`config.mk`:
```
export PLATFORM = sky130hd
export DESIGN_NAME = vgaOut
export DESIGN_NICKNAME = d
export VERILOG_FILES = /design/src/source/vgaTimingPkg.sv /design/src/source/vgaColorPkg.sv /design/src/source/vgaScanTimer.sv /design/src/source/yuvToRgb.sv /design/src/source/videoLevelScale.sv /design/src/source/orderedDither.sv /design/src/source/vgaOut.sv
export SDC_FILE = /design/constraint.sdc
export NUM_CORES = 1
export LEC_CHECK = 0
export ABC_AREA = 1
export ABC_CLOCK_PERIOD_IN_PS = 7640
export BUFFER_PORTS_ARGS = -buffer_cell sky130_fd_sc_hd__buf_2
export CORE_ASPECT_RATIO = 1.1
export CORE_MARGIN = 4
export CORE_UTILIZATION = 40
export CTS_CLUSTER_SIZE = 12
export DETAILED_ROUTE_END_ITERATION = 7
export PLACE_DENSITY_LB_ADDON = 0.25
export SETUP_SLACK_MARGIN = 0.2
export SLEW_MARGIN = 20
export SYNTH_ARGS = -nofsm -noshare
export SYNTH_HDL_FRONTEND = slang
export SYNTH_SLANG_ARGS = --single-unit
```
`constraint.sdc`:
```
create_clock -name clock -period 7.64 [get_ports clock]
set_input_delay 0.764 -clock clock [delete_from_list [all_inputs] [get_ports clock]]
set_output_delay 0.764 -clock clock [all_outputs]
set_load 0.01 [all_outputs]
```
`src/source/vgaTimingPkg.sv`:
```
`default_nettype none

package vgaTimingPkg;

	// pixel or line coordinate
	typedef logic [11:0] coordT;

	// frame counter, wraps every four frames
	typedef logic [1:0] fieldT;

	// vertical phases of one frame, in scan order
	typedef enum logic [1:0]
	{
		vActive,
		vFront,
		vSync,
		vBack
	} vStateT;

	// one scan position, handed down the pipeline with its pixel
	typedef struct packed
	{
		coordT x;
		coordT y;
		fieldT field;
		logic active;
		// raw sync levels, high inside the pulse
		logic hSync;
		logic vSync;
	} scanPosT;

endpackage

`default_nettype wire

```
`src/source/vgaColorPkg.sv`:
```
`default_nettype none

package vgaColorPkg;

	// one 8-bit color component
	typedef logic [7:0] chanT;

	// one 4-bit output component
	typedef logic [3:0] nibbleT;

	// position within the 4x4 dither cell
	typedef logic [3:0] bayerIdxT;

	typedef struct packed
	{
		chanT y;
		chanT u;
		chanT v;
	} yuvT;

	typedef struct packed
	{
		chanT r;
		chanT g;
		chanT b;
	} rgbT;

	// 12-bit pin-level color
	typedef struct packed
	{
		nibbleT r;
		nibbleT g;
		nibbleT b;
	} rgb4T;

	// level = (c * 160 + 20480) >> 8, gives 80..239
	localparam int levelGain = 160;
	localparam int levelOffset = 20480;

	// standard 4x4 Bayer thresholds, row-major
	localparam nibbleT bayerTab [16] = '{
		4'd0, 4'd8, 4'd2, 4'd10,
		4'd12, 4'd4, 4'd14, 4'd6,
		4'd3, 4'd11, 4'd1, 4'd9,
		4'd15, 4'd7, 4'd13, 4'd5
	};

endpackage

`default_nettype wire

```
`src/source/vgaScanTimer.sv`:
```
`timescale 1ns/1ns
`default_nettype none

module vgaScanTimer
#(
	parameter int hActive = 640,
	parameter int hFront = 16,
	parameter int hSync = 96,
	parameter int hBack = 48,
	parameter int vActive = 480,
	parameter int vFront = 10,
	parameter int vSync = 2,
	parameter int vBack = 33
)
(
	input wire clock,
	input wire rst,
	output vgaTimingPkg::scanPosT scanPos
);

	// clocks per line, all four horizontal phases
	localparam int lineLen = hActive + hFront + hSync + hBack;

	vgaTimingPkg::coordT hCount;
	// line within the current vertical phase
	vgaTimingPkg::coordT lineCount;
	vgaTimingPkg::coordT stateLines;
	vgaTimingPkg::vStateT vState;
	vgaTimingPkg::vStateT nextState;
	vgaTimingPkg::fieldT field;
	logic lineEnd;
	logic stateEnd;

	// length and successor of each vertical phase
	always_comb
	begin
		case (vState)
			vgaTimingPkg::vActive:
			begin
				stateLines = vgaTimingPkg::coordT'(vActive);
				nextState = vgaTimingPkg::vFront;
			end
			vgaTimingPkg::vFront:
			begin
				stateLines = vgaTimingPkg::coordT'(vFront);
				nextState = vgaTimingPkg::vSync;
			end
			vgaTimingPkg::vSync:
			begin
				stateLines = vgaTimingPkg::coordT'(vSync);
				nextState = vgaTimingPkg::vBack;
			end
			default:
			begin
				stateLines = vgaTimingPkg::coordT'(vBack);
				nextState = vgaTimingPkg::vActive;
			end
		endcase
	end

	assign lineEnd = (hCount == vgaTimingPkg::coordT'(lineLen - 1));
	assign stateEnd = (lineCount == stateLines - 1'b1);

	always_ff @(posedge clock)
	begin
		if (rst)
		begin
			hCount <= '0;
			lineCount <= '0;
			vState <= vgaTimingPkg::vActive;
			field <= '0;
		end
		else if (lineEnd)
		begin
			hCount <= '0;
			if (stateEnd)
			begin
				lineCount <= '0;
				vState <= nextState;
				// last line of back porch closes the frame
				if (vState == vgaTimingPkg::vBack)
				begin
					field <= field + 1'b1;
				end
			end
			else
			begin
				lineCount <= lineCount + 1'b1;
			end
		end
		else
		begin
			hCount <= hCount + 1'b1;
		end
	end

	assign scanPos.x = hCount;
	assign scanPos.y = lineCount;
	assign scanPos.field = field;
	assign scanPos.active = (vState == vgaTimingPkg::vActive) &&
		(hCount < vgaTimingPkg::coordT'(hActive));
	// pulse starts after active area and front porch
	assign scanPos.hSync = (hCount >= vgaTimingPkg::coordT'(hActive + hFront)) &&
		(hCount < vgaTimingPkg::coordT'(hActive + hFront + hSync));
	assign scanPos.vSync = (vState == vgaTimingPkg::vSync);

	// line counter wraps before it reaches the line length
	hCountInLine: assert property (@(posedge clock) disable iff (rst)
		hCount < vgaTimingPkg::coordT'(lineLen));

endmodule

`default_nettype wire

```
`src/source/yuvToRgb.sv`:
```
`timescale 1ns/1ns
`default_nettype none

module yuvToRgb
(
	input wire clock,
	input wire rst,
	input wire pixValid,
	input wire vgaColorPkg::yuvT pixIn,
	input wire vgaTimingPkg::scanPosT scanPosIn,
	output logic pixReady,
	output vgaColorPkg::rgbT rgbOut,
	output logic presentOut,
	output vgaTimingPkg::scanPosT scanPosOut
);

	// signed intermediates, wide enough for the unclamped red and blue
	logic signed [11:0] lumaS;
	logic signed [11:0] uOffS;
	logic signed [11:0] vOffS;
	logic signed [11:0] greenS;
	logic signed [11:0] redS;
	logic signed [11:0] blueS;
	logic accept;

	function automatic vgaColorPkg::chanT clampChan(input logic signed [11:0] value);
		if (value < 0)
			return '0;
		else if (value > 255)
			return 8'hff;
		else
			return value[7:0];
	endfunction

	// one pixel per active clock, held off while in reset
	assign pixReady = scanPosIn.active && !rst;
	assign accept = pixValid && pixReady;

	assign lumaS = $signed({4'd0, pixIn.y});
	assign uOffS = $signed({4'd0, pixIn.u}) - 12'sd128;
	assign vOffS = $signed({4'd0, pixIn.v}) - 12'sd128;

	// shift-only conversion, halving rounds toward minus infinity
	assign greenS = lumaS - (uOffS >>> 1) - (vOffS >>> 1);
	assign redS = greenS + (vOffS <<< 1);
	assign blueS = greenS + (uOffS <<< 1);

	always_ff @(posedge clock)
	begin
		rgbOut.r <= clampChan(redS);
		rgbOut.g <= clampChan(greenS);
		rgbOut.b <= clampChan(blueS);
	end

	always_ff @(posedge clock)
	begin
		if (rst)
		begin
			presentOut <= 1'b0;
			scanPosOut <= '0;
		end
		else
		begin
			// a bubble goes down as not present
			presentOut <= accept;
			scanPosOut <= scanPosIn;
		end
	end

	// a requested pixel travels on with an active position
	readyOnlyActive: assert property (@(posedge clock)
		pixReady |=> scanPosOut.active);

endmodule

`default_nettype wire

```
`src/source/videoLevelScale.sv`:
```
`timescale 1ns/1ns
`default_nettype none

module videoLevelScale
(
	input wire clock,
	input wire rst,
	input wire vgaColorPkg::rgbT rgbIn,
	input wire presentIn,
	input wire vgaTimingPkg::scanPosT scanPosIn,
	output vgaColorPkg::rgbT levelOut,
	output logic presentOut,
	output vgaTimingPkg::scanPosT scanPosOut
);

	// gain and offset map 0..255 onto 80..239
	function automatic vgaColorPkg::chanT scaleChan(input vgaColorPkg::chanT color);
		logic [15:0] product;
		product = 16'(color) * 16'(vgaColorPkg::levelGain) +
			16'(vgaColorPkg::levelOffset);
		return product[15:8];
	endfunction

	always_ff @(posedge clock)
	begin
		levelOut.r <= scaleChan(rgbIn.r);
		levelOut.g <= scaleChan(rgbIn.g);
		levelOut.b <= scaleChan(rgbIn.b);
	end

	// position and present flag keep step with the level
	always_ff @(posedge clock)
	begin
		if (rst)
		begin
			presentOut <= 1'b0;
			scanPosOut <= '0;
		end
		else
		begin
			presentOut <= presentIn;
			scanPosOut <= scanPosIn;
		end
	end

endmodule

`default_nettype wire

```
`src/source/orderedDither.sv`:
```
`timescale 1ns/1ns
`default_nettype none

module orderedDither
(
	input wire clock,
	input wire rst,
	input wire vgaColorPkg::rgbT levelIn,
	input wire presentIn,
	input wire vgaTimingPkg::scanPosT scanPosIn,
	output vgaColorPkg::rgb4T rgbOut,
	output logic hSyncN,
	output logic vSyncN
);

	vgaColorPkg::bayerIdxT ditherIdx;
	vgaColorPkg::nibbleT threshold;
	vgaColorPkg::rgb4T dithered;
	// registered active flag of the position on the pins
	logic activeQ;

	// round up when the dropped bits beat the threshold, no wrap at 15
	function automatic vgaColorPkg::nibbleT ditherChan(input vgaColorPkg::chanT level,
		input vgaColorPkg::nibbleT limit);
		vgaColorPkg::nibbleT upper;
		upper = level[7:4];
		if (level[3:0] > limit && upper != 4'hf)
			return upper + 4'd1;
		return upper;
	endfunction

	// field flips the cell so the pattern rotates frame by frame
	assign ditherIdx = {scanPosIn.y[1:0], scanPosIn.x[1:0]} ^
		{scanPosIn.field, scanPosIn.field};
	assign threshold = vgaColorPkg::bayerTab[ditherIdx];

	assign dithered.r = ditherChan(levelIn.r, threshold);
	assign dithered.g = ditherChan(levelIn.g, threshold);
	assign dithered.b = ditherChan(levelIn.b, threshold);

	always_ff @(posedge clock)
	begin
		if (rst)
		begin
			rgbOut <= '0;
			hSyncN <= 1'b1;
			vSyncN <= 1'b1;
			activeQ <= 1'b0;
		end
		else
		begin
			activeQ <= scanPosIn.active;
			// pins are low-active
			hSyncN <= !scanPosIn.hSync;
			vSyncN <= !scanPosIn.vSync;
			// black for bubbles and for blanking
			if (presentIn && scanPosIn.active)
				rgbOut <= dithered;
			else
				rgbOut <= '0;
		end
	end

	// blanking is black on the pins
	blankIsBlack: assert property (@(posedge clock) disable iff (rst)
		!activeQ |-> rgbOut == '0);

endmodule

`default_nettype wire

```
`src/source/vgaOut.sv`:
```
`timescale 1ns/1ns
`default_nettype none

module vgaOut
#(
	parameter int hActive = 640,
	parameter int hFront = 16,
	parameter int hSync = 96,
	parameter int hBack = 48,
	parameter int vActive = 480,
	parameter int vFront = 10,
	parameter int vSync = 2,
	parameter int vBack = 33
)
(
	input wire clock,
	input wire rst,
	input wire pixValid,
	input wire vgaColorPkg::yuvT pixIn,
	output logic pixReady,
	output vgaTimingPkg::coordT reqX,
	output vgaTimingPkg::coordT reqY,
	output vgaTimingPkg::fieldT reqField,
	output vgaColorPkg::rgb4T rgbOut,
	output logic hSyncN,
	output logic vSyncN
);

	vgaTimingPkg::scanPosT scanPos;
	// stage 1 to stage 2
	vgaColorPkg::rgbT rgbConv;
	logic presentConv;
	vgaTimingPkg::scanPosT scanPosConv;
	// stage 2 to stage 3
	vgaColorPkg::rgbT rgbLevel;
	logic presentLevel;
	vgaTimingPkg::scanPosT scanPosLevel;

	vgaScanTimer #(
		.hActive(hActive),
		.hFront(hFront),
		.hSync(hSync),
		.hBack(hBack),
		.vActive(vActive),
		.vFront(vFront),
		.vSync(vSync),
		.vBack(vBack)
	) u_vgaScanTimer (
		.clock(clock),
		.rst(rst),
		.scanPos(scanPos)
	);

	// requested pixel is the one at the current scan position
	assign reqX = scanPos.x;
	assign reqY = scanPos.y;
	assign reqField = scanPos.field;

	yuvToRgb u_yuvToRgb (
		.clock(clock),
		.rst(rst),
		.pixValid(pixValid),
		.pixIn(pixIn),
		.scanPosIn(scanPos),
		.pixReady(pixReady),
		.rgbOut(rgbConv),
		.presentOut(presentConv),
		.scanPosOut(scanPosConv)
	);

	videoLevelScale u_videoLevelScale (
		.clock(clock),
		.rst(rst),
		.rgbIn(rgbConv),
		.presentIn(presentConv),
		.scanPosIn(scanPosConv),
		.levelOut(rgbLevel),
		.presentOut(presentLevel),
		.scanPosOut(scanPosLevel)
	);

	orderedDither u_orderedDither (
		.clock(clock),
		.rst(rst),
		.levelIn(rgbLevel),
		.presentIn(presentLevel),
		.scanPosIn(scanPosLevel),
		.rgbOut(rgbOut),
		.hSyncN(hSyncN),
		.vSyncN(vSyncN)
	);

endmodule

`default_nettype wire

```
==> results of run 1 <==
==> state kept, by name, indices dropped and copies added (netlist names) <==
signal,flops
u_orderedDither.hSyncN,1
u_orderedDither.rgbOut,12
u_orderedDither.vSyncN,1
u_vgaScanTimer.field,2
u_vgaScanTimer.hCount,12
u_vgaScanTimer.lineCount,12
u_vgaScanTimer.vState,2
u_videoLevelScale.levelOut,24
u_videoLevelScale.presentOut,1
u_videoLevelScale.scanPosOut,9
u_yuvToRgb.presentOut,1
u_yuvToRgb.rgbOut,24
u_yuvToRgb.scanPosOut,9
==> path summary, 6_finish.rpt <==
check	startpoint	to	cells past startpoint
hold / removal	u_videoLevelScale.scanPosOut[0]$_SDFF_PP0_	u_orderedDither.vSyncN$_SDFF_PP1_	1
setup reg to reg	u_videoLevelScale.scanPosOut[4]$_SDFF_PP0_	u_orderedDither.rgbOut[4]$_SDFF_PP0_	11
hold reg to reg	u_videoLevelScale.scanPosOut[0]$_SDFF_PP0_	u_orderedDither.vSyncN$_SDFF_PP1_	1
setup / recovery	pixIn[7]	u_yuvToRgb.rgbOut[0]$_SDFF_PN0_	20
==> report_power, final <==
group	switching [mW]	total (mW)	internal (mW)
clock network	0.230	0.463	0.233
logic	0.868	1.43	0.559
registers	0.0719	0.790	0.719
total	1.17	2.68	1.51
==> per-stage QoR <==
stage | area [um^2] | hold slack (ns) | power (mW) | cells
after global placement | 8260 | 0.356 | 2.22 | 1370
after detailed placement | 8260 | 0.357 | 2.23 | 1370
after global routing | 8560 | 0.387 | 2.98 | 1386
final | 8560 | 0.374 | 2.68 | 1386
after floorplan | 7850 | 0.352 | 1.94 | 1091
after CTS | 8560 | 0.376 | 2.72 | 1386
==> worst max-delay path: cells and delay by family <==
kind                       cells  cell delay [ns]
adders and majority gates      3             1.18
buffers and inverters          4             0.33
AOI/OAI and AO/OA              3             0.75
and+or+nand+nor               10             1.14
==> cells by family after synthesis <==
logic type | Yosys count | synth area share (%)
compound gates | 87 | 6.03
flops | 110 | 28.1
xor+xnor | 59 | 6.82
fa+ha+maj | 107 | 18.4
buf+inv | 241 | 12.9
simple gates | 487 | 27.8
==> area by class of cell <==
cell class,count,area (um^2),area share [%]
clock buffers,9,225,2.63
clock inverters,7,77.6,0.906
inverters,206,773,9.04
multi-input cells,740,4640,54.2
flip-flops and latches,110,2200,25.7
well taps,247,309,3.61
repair buffers,67,335,3.92
==> cells in the mapped netlist, types with 3 or more instances <==
| library cell | instances |
|---|---|
| sky130_fd_sc_hd__nand2_1 | 230 |
| sky130_fd_sc_hd__inv_1 | 202 |
| sky130_fd_sc_hd__dfxtp_1 | 110 |
| sky130_fd_sc_hd__nor2_1 | 97 |
| sky130_fd_sc_hd__ha_1 | 93 |
| sky130_fd_sc_hd__nand3_1 | 77 |
| sky130_fd_sc_hd__a21oi_1 | 52 |
| sky130_fd_sc_hd__xor2_1 | 39 |
| sky130_fd_sc_hd__buf_4 | 26 |
| sky130_fd_sc_hd__o21ai_0 | 24 |
| sky130_fd_sc_hd__nand4_1 | 19 |
| sky130_fd_sc_hd__xnor2_1 | 19 |
| sky130_fd_sc_hd__nor3_1 | 18 |
| sky130_fd_sc_hd__fa_1 | 14 |
| sky130_fd_sc_hd__nand2_2 | 10 |
| sky130_fd_sc_hd__nor2_2 | 9 |
| sky130_fd_sc_hd__nand3b_1 | 5 |
| sky130_fd_sc_hd__clkbuf_2 | 4 |
| sky130_fd_sc_hd__nand2_4 | 4 |
| sky130_fd_sc_hd__nor2_4 | 4 |
| sky130_fd_sc_hd__a31oi_1 | 3 |
| sky130_fd_sc_hd__clkbuf_1 | 3 |
| sky130_fd_sc_hd__inv_2 | 3 |
| sky130_fd_sc_hd__nor3b_1 | 3 |
| sky130_fd_sc_hd__or2_1 | 3 |
==> layer usage <==
layer | track usage [%] | vias up | routed length, um
met3 | 2.15 | 10 | 537
li1 | - | 3485 | -
met4 | 3.56 | 0 | 160
met1 | 19.2 | 2797 | 7310
met2 | 24.9 | 91 | 7350
met5 | 0 | - | 0
==> cell usage in the layout (no fill, tap or decap), types with 2 or more instances in the layout <==
cell                          n
sky130_fd_sc_hd__nand4_1     19
sky130_fd_sc_hd__fa_1        14
sky130_fd_sc_hd__o21ai_0     24
sky130_fd_sc_hd__xor2_1      39
sky130_fd_sc_hd__a32oi_1      2
sky130_fd_sc_hd__nand2_2     10
sky130_fd_sc_hd__nand2_1    230
sky130_fd_sc_hd__clkbuf_16    9
sky130_fd_sc_hd__inv_1      202
sky130_fd_sc_hd__nor2_4       4
sky130_fd_sc_hd__nor3b_1      3
sky130_fd_sc_hd__a31oi_1      3
sky130_fd_sc_hd__inv_8        2
sky130_fd_sc_hd__nand3_1     77
sky130_fd_sc_hd__xnor2_1     19
sky130_fd_sc_hd__inv_2        3
sky130_fd_sc_hd__nor2_1      97
sky130_fd_sc_hd__nor2_2       9
sky130_fd_sc_hd__a21oi_1     52
sky130_fd_sc_hd__buf_2       67
sky130_fd_sc_hd__nand4_2      2
sky130_fd_sc_hd__inv_6        2
sky130_fd_sc_hd__clkinv_8     2
sky130_fd_sc_hd__dfxtp_1    110
sky130_fd_sc_hd__o211ai_2     2
sky130_fd_sc_hd__nor3_1      18
sky130_fd_sc_hd__nand2_4      4
sky130_fd_sc_hd__or2_1        3
sky130_fd_sc_hd__ha_1        93
sky130_fd_sc_hd__nand3b_1     5
sky130_fd_sc_hd__a211oi_1     2
sky130_fd_sc_hd__nand3_2      2
==> impl.org, run 1 <==
** Status
- The flow ran to the end, and the final reports show no timing, DRC or antenna violations.

** Floorplanning
- Placeable core area :: 19200 um^2
- Die Y :: 155 um
- Die width :: approximately 140 um
- The floorplan step defined a die boundary enclosing 21900 um^2.
- Top-level I/O count :: 68
- The initial utilization of the core area, before any placement, comes to 40.8%.
- The initialized floorplan defines 53 standard-cell rows.

** Clock tree
- TritonCTS built the clock tree.
- Source-to-sink clock delay at the later pin of the worst-skew pair :: 0.35 ns
- In this run, post-CTS hold repair placed 0 buffers.
- After clock tree synthesis, the repair step resized 0 gates.
- CTS Buffer Depth :: 2
- Number of levels in the clock H-tree :: 3
- Clock sink count :: 110
- Number of buffers inserted to repair setup after CTS :: 0
- The root buffer cell chosen for the clock tree is sky130_fd_sc_hd__clkbuf_16.
- Cts bufs inserted :: 9
- After clock tree synthesis, the clock-pin slew on the worst setup and hold paths is 0.07 ns.

** Cells and area
- N_diodes :: 0
- Measured on the finished design, the core utilization comes to 44.5%.
- Signed area change from the synthesized netlist to the final layout :: 9.06%
- Counting the fill cells in the layout gives 2059.
- In the final design database the tool counted 1268 nets.
- Share of final-layout standard cells stronger than drive strength 1 :: 10.8%

** Place
- Prior to clock tree synthesis, the placed netlist has a worst setup slack of 3.37 ns.
- Count of buffers inserted at the top-level ports :: 67
- The congestion estimate from routability-driven global placement came to 0.865.
- Placed wire-length estimate :: 12900 um

** Timing
- For this run, the top clock speed supported by timing is 0.254 GHz.
- The number of pins exceeding their max-slew limit in the final report came to 0.
- Post-layout min period :: just under 4 ns
- After routing, the total negative slack on setup checks comes to 0 ns.
- Unrepaired setup endpoints after global routing :: false
- Final hold violation count :: 0
- Slew headroom :: 63.6%
- Post-layout worst setup margin :: 3.71 ns
- Setup violations remaining at the end of the flow were counted as 0.
- Worst Clk Skew :: 0.0113 ns
- Final critical-path share of the clock period :: ~50%
- Worst slew pin tran :: approximately 0.54 ns

** Power and ir drop
- Peak supply drop :: around 0.14 mV
- In this run the power density over the cells is 313 nW/um^2.
- For this design the static power due to leakage is 4.57 nW.

** Synthesis
- Summed over all instances, the cell type with the most area after synthesis is sky130_fd_sc_hd__dfxtp_1.
- FFs w/ async S/R, synth :: 0%
- The Yosys step of the flow raised 0 warnings.
- The synthesized design contains 0 enable-type register cells.
- In the synthesized netlist, the number of instances is 1091.
- Averaged over all synthesized cells, the footprint is about 7 um^2.
- In the synthesized netlist the dominant register cell turns out to be sky130_fd_sc_hd__dfxtp_1.
- Post-synth net total :: 1225
- The synthesized design contains 110 register bits.
- Area share of the leading cell type in the synthesized netlist :: between 20% and 30%
- After synthesis, the netlist uses 39 different library cells.
- Sequential cells were found to cover 28.1% of the synthesized design area.
- By area the synthesized netlist is led by sky130_fd_sc_hd__dfxtp_1 28%, sky130_fd_sc_hd__ha_1 15%, sky130_fd_sc_hd__nand2_1 11%.
- Summing every instance area after synthesis gives around 7800 um^2.

** Global route
- Overflow left after global routing :: 0
- The via count of the first global-routing pass is 5948.
- The first global-routing pass estimated 26800 um of wire.
- Global routing consumed, over all layers together, 14.5% of the routing resources.
- Maximum number of pins on one net before global-route repair :: 26
- Antenna violations before repair :: 0

** Setup path
- STA classifies the critical path startpoint as a primary input.
- CP arrival :: 4.19 ns
- In this run the worst path has a maximum fanout of 9.
- Critical path start-end classification :: primary input to register
- Cells along the critical path :: buf_2 > fa_1 > ha_1 > a21oi_1 > nor2_1 > a211oi_1 > nand4_1 > nand2_2 > inv_1 > ha_1 > nand2_1 > inv_1 > a21oi_1 > nand3_1 > nand2_1 > nand2_4 > nand2_4 > nand3_1 > nand2_1 > inv_1
- Among all stages on the critical path, the largest delay is contributed by sky130_fd_sc_hd__fa_1.
- Reg2reg setup slack :: between 5 and 6 ns
- At the worst endpoint, the required time is between 7 and 8 ns.
- In this design, the stage delay of the slowest critical-path cell is approximately 0.48 ns.
- Critical path capture point type :: register

** Detailed routing
- The final route contains 6383 vias.
- For this block, the routed nets add up to 15400 um of wire.
- First DRT Iteration DRCs :: around 290
- The first detailed-routing pass ran for 5 iterations.
- Using the TritonRoute via totals, the vias-per-cell ratio works out to 4.61.
- Residual DRC :: 0
- In the final routed layout, each cell accounts on average for between 10 and 15 um.
- Count of nets left with antenna violations after detail routing :: 0

** Worst hold path
- The path class of the tightest hold or removal check is register to register.

** Run
- Across the run, the number of max-cap violations was 0.
Power figures use the tool's default switching activity.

....................

◆ Exercise: The expected answer holds each line from the listing above where the string "vSyncN" is present.

◆ Solution for this problem:
	output logic vSyncN
			vSyncN <= 1'b1;
			vSyncN <= !scanPosIn.vSync;
	output logic vSyncN
		.vSyncN(vSyncN)
u_orderedDither.vSyncN,1
hold / removal	u_videoLevelScale.scanPosOut[0]$_SDFF_PP0_	u_orderedDither.vSyncN$_SDFF_PP1_	1
hold reg to reg	u_videoLevelScale.scanPosOut[0]$_SDFF_PP0_	u_orderedDither.vSyncN$_SDFF_PP1_	1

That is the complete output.